4 over fences and 1 flat probably is the limit for rated classes, 3’ - .75m (approx) or higher. That’s assuming the horse is fit and properly trained up for it. Meaning it only needs a few minutes on the flat and 3-4 schooling fences to warm up. Lower height divisions, the 2’6" particularly, you can probably safely add another. Below that the horse doesn’t actually jump so they can do a few more.
Some horses show a lot and/or are veterans, they don’t really jump often at home or need a bunch of jumps once at the show to practice. Other are less experienced and need more. That effects what’s a reasonable number if jumps to ask it for.

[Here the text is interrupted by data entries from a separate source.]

Source: an optimization exercise on an open RTL-to-GDS flow (aim: small area, a short achievable clock period and few clock cycles). Production flows keep margins and buffers that such runs may drop. Power and IR drop assume default switching activity.

==> module sctp_enc, before the edit <==
module sctp_enc (
    input  wire        clk,
    input  wire        rst,
    input  wire        cmd_valid,
    output wire        cmd_ready,
    input  wire [3:0]  cmd_op,
    input  wire [63:0] cmd_arg,
    input  wire [3:0]  cmd_cnt,
    input  wire        cmd_last,
    output wire        out_valid,
    input  wire        out_ready,
    output wire [63:0] out_data,
    output wire [3:0]  out_cnt,
    output wire        out_last,
    output wire        out_fault
);
    reg [135:0] A;           
    reg [1:0]   A17;
    reg [4:0]   k;           
    reg         last_pend;   
    reg         fault_pend;  
    reg         faulted;     
    reg         ev;          
    reg  [87:0] eS;          
    reg         e_lop;       
    reg  [3:0]  en;          
    reg         elast;       
    reg         efault;      
    reg         ov;          
    reg         ol;          
    reg         rfree;       
    reg         rtake;       
    reg         rx;          
    reg  [2:0]  off;         
    assign out_valid = ov;
    assign out_last  = ol;
    assign out_cnt   = {!ol | k[3], k[2:0] & {3{ol}}};
    assign out_data  = A[63:0];
    assign out_fault = fault_pend;
    wire take = ov && out_ready;
    wire merge = ev && (rfree || (rtake && out_ready));
    assign cmd_ready = rx || (rtake && out_ready);
    wire accept = cmd_valid && cmd_ready;
    wire [3:0]  op = cmd_op;
    wire [63:0] a  = cmd_arg;
    wire is_data   = (op == 4'd14);
    wire is_sleb   = (op == 4'd9);
    wire leb_op    = (op == 4'd8) || is_sleb || (op == 4'd13);
    wire is_fix    = !op[3] || (op[3:1] == 3'b101);
    wire bad_short = (op == 4'd12) && (a[7:4] != 4'd0);
    reg [8:0] v;
    integer m;
    always @(*) begin
        for (m = 0; m < 8; m = m + 1) begin
            if (is_sleb)
                v[m] = (a[7*m + 6 +: 7] != {7{a[63]}});
            else
                v[m] = (a[7*m + 7 +: 7] != 7'd0);
        end
        v[8] = is_sleb ? (a[62] != a[63]) : a[63];
    end
    reg [3:0] ngrp;
    integer p;
    always @(*) begin
        ngrp = 4'd0;
        for (p = 0; p < 9; p = p + 1)
            if (v[p]) ngrp = p + 1;
    end
    wire big = (|v) || (a[6:4] != 3'd0) || (a[3:0] == 4'hF);
    reg [3:0] hi;
    always @(*) begin
        if (op == 4'd12 || (op == 4'd13 && !big)) hi = a[3:0];
        else if (op == 4'd13)                     hi = 4'hF;
        else                                      hi = 4'h0;
    end
    reg [87:0] S;
    integer i;
    always @(*) begin
        S[7:0] = is_data ? a[7:0] : {hi, op};
        for (i = 1; i < 9; i = i + 1) begin
            if (leb_op)                S[8*i +: 8] = {v[i-1], a[7*(i-1) +: 7]};
            else if (is_data && i < 8) S[8*i +: 8] = a[8*i +: 8];
            else                       S[8*i +: 8] = a[8*(i-1) +: 8];
        end
        S[79:72] = {v[8], a[62:56]};
        S[87:80] = {1'b0, {6{is_sleb & a[63]}}, a[63]};
    end
    reg [3:0] nb;
    always @(*) begin
        if (faulted || bad_short)  nb = 4'd0;
        else if (is_data)          nb = cmd_cnt[3] ? 4'd8 : cmd_cnt;
        else if (leb_op && (op != 4'd13 || big))
                                   nb = ngrp + 4'd2;
        else if (is_fix) begin
            case ({op[3], op[2:0]})
                4'b0000, 4'b0001: nb = 4'd2;
                4'b0010, 4'b0011: nb = 4'd3;
                4'b0100, 4'b0101,
                4'b1010:          nb = 4'd5;
                default:          nb = 4'd9;
            endcase
        end else                   nb = 4'd1;
    end
    wire [8:0] evb = {eS[79], eS[71], eS[63], eS[55], eS[47], eS[39], eS[31], eS[23], eS[15]};
    reg  [8:0] ec;
    integer q;
    always @(*) begin
        for (q = 0; q < 9; q = q + 1)
            ec[q] = |(evb >> q);
    end
    reg [87:0] eX;
    integer r;
    always @(*) begin
        eX = eS;
        for (r = 0; r < 9; r = r + 1)
            eX[8*r + 15] = e_lop ? ec[r] : eS[8*r + 15];
    end
    wire [95:0]  sh1 = off[0] ? {eX, eX[7:0]}   : {eX[87:80], eX};
    wire [111:0] sh2 = off[1] ? {sh1, sh1[15:0]} : {sh1[95:80], sh1};
    wire [143:0] sh  = off[2] ? {sh2, sh2[31:0]} : {sh2[111:80], sh2};
    wire [4:0] m_k   = {2'b00, off} + {1'b0, en};   
    wire       m_ge8  = m_k[4] || m_k[3];
    wire       m_gt8  = m_k[4] || (m_k[3] && m_k[2:0] != 3'd0);
    wire       m_ge16 = m_k[4];
    wire t_ge8 = k[4];
    wire t_le8 = !k[4] || (k[3:0] == 4'd0);
    reg [4:0] nk;
    reg [2:0] noff;
    reg       nlp, nov, nol, nfree, ntake;
    wire      nev = cmd_ready ? cmd_valid : ev;
    always @(*) begin
        nk    = k;
        noff  = off;
        nlp   = last_pend;
        nov   = ov;
        nol   = ol;
        nfree = rfree;
        ntake = rtake;
        if (merge) begin
            nk    = m_k;
            noff  = elast ? 3'd0 : m_k[2:0];
            nlp   = elast;
            nov   = m_ge8 || elast;
            nol   = elast && !m_gt8;
            nfree = !elast && !m_ge8;
            ntake = elast ? !m_gt8 : (m_ge8 && !m_ge16);
        end else if (take) begin
            if (ol) begin
                nk    = 5'd0;
                noff  = 3'd0;
                nlp   = 1'b0;
                nov   = 1'b0;
                nol   = 1'b0;
                nfree = 1'b1;
                ntake = 1'b0;
            end else begin
                nk    = k - 5'd8;
                nov   = t_ge8 || last_pend;
                nol   = last_pend && t_le8;
                nfree = !last_pend && !t_ge8;
                ntake = last_pend ? t_le8 : t_ge8;
            end
        end
    end
    integer j;
    always @(posedge clk) begin
        for (j = 0; j < 17; j = j + 1) begin
            if (merge && j >= off)
                A[8*j +: 8] <= sh[8*j +: 8];
            else if (take && j < 9)
                A[8*j +: 8] <= A[8*j + 64 +: 8];
            else if (take && j == 9)
                A[8*j +: 8] <= {1'b0, {6{A17[1]}}, A17[0]};
        end
        if (merge)
            A17 <= sh[137:136];
        if (merge && elast)
            fault_pend <= efault;
        if (cmd_ready) begin
            eS     <= S;
            e_lop  <= leb_op;
            en     <= nb;
            elast  <= cmd_last;
            efault <= faulted || bad_short;
        end
        if (rst) begin
            k         <= 5'd0;
            last_pend <= 1'b0;
            faulted   <= 1'b0;
            ev        <= 1'b0;
            ov        <= 1'b0;
            ol        <= 1'b0;
            rfree     <= 1'b1;
            rtake     <= 1'b0;
            rx        <= 1'b1;
            off       <= 3'd0;
        end else begin
            if (accept)
                faulted <= !cmd_last && (faulted || bad_short);
            ev        <= nev;
            k         <= nk;
            last_pend <= nlp;
            ov        <= nov;
            ol        <= nol;
            rfree     <= nfree;
            rtake     <= ntake;
            rx        <= !nev || nfree;
            off       <= noff;
        end
    end
endmodule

So does rider ability to get prepared.
You can see example A) a seasoned pair at 3’ doing 2 classes over fences with only 20 min of flatting and 2 warm up jumps before the first class. Then putting the horse back in it’s stall for several hours then a quick warm up with 2 schooling fences and 2 more classes for a total of 4 schooling fences and 32 show jumps. Horse will not jump a course during the next week at home or on the show grounds.
Compare that to example B) a less experienced pair doing 2.6" that flats for an hour and jumps 3 rounds over a warm up course in the AM for 24 fences Needs 10 warm up fences later before first class so up to 34 fences. Then does 3 rounds for another 24 fences. 58 fences. At home rider will be doing 2 lessons a week adding another 30 jumps to whatever it dies over the weekend at the show.
So which horse jumped more? The one doing 4 classes or the one doing 3?
Thars why you cannot make assumptions about pounding based only on seeing a few show classes. You also have no idea what it did the day before or will do the day after.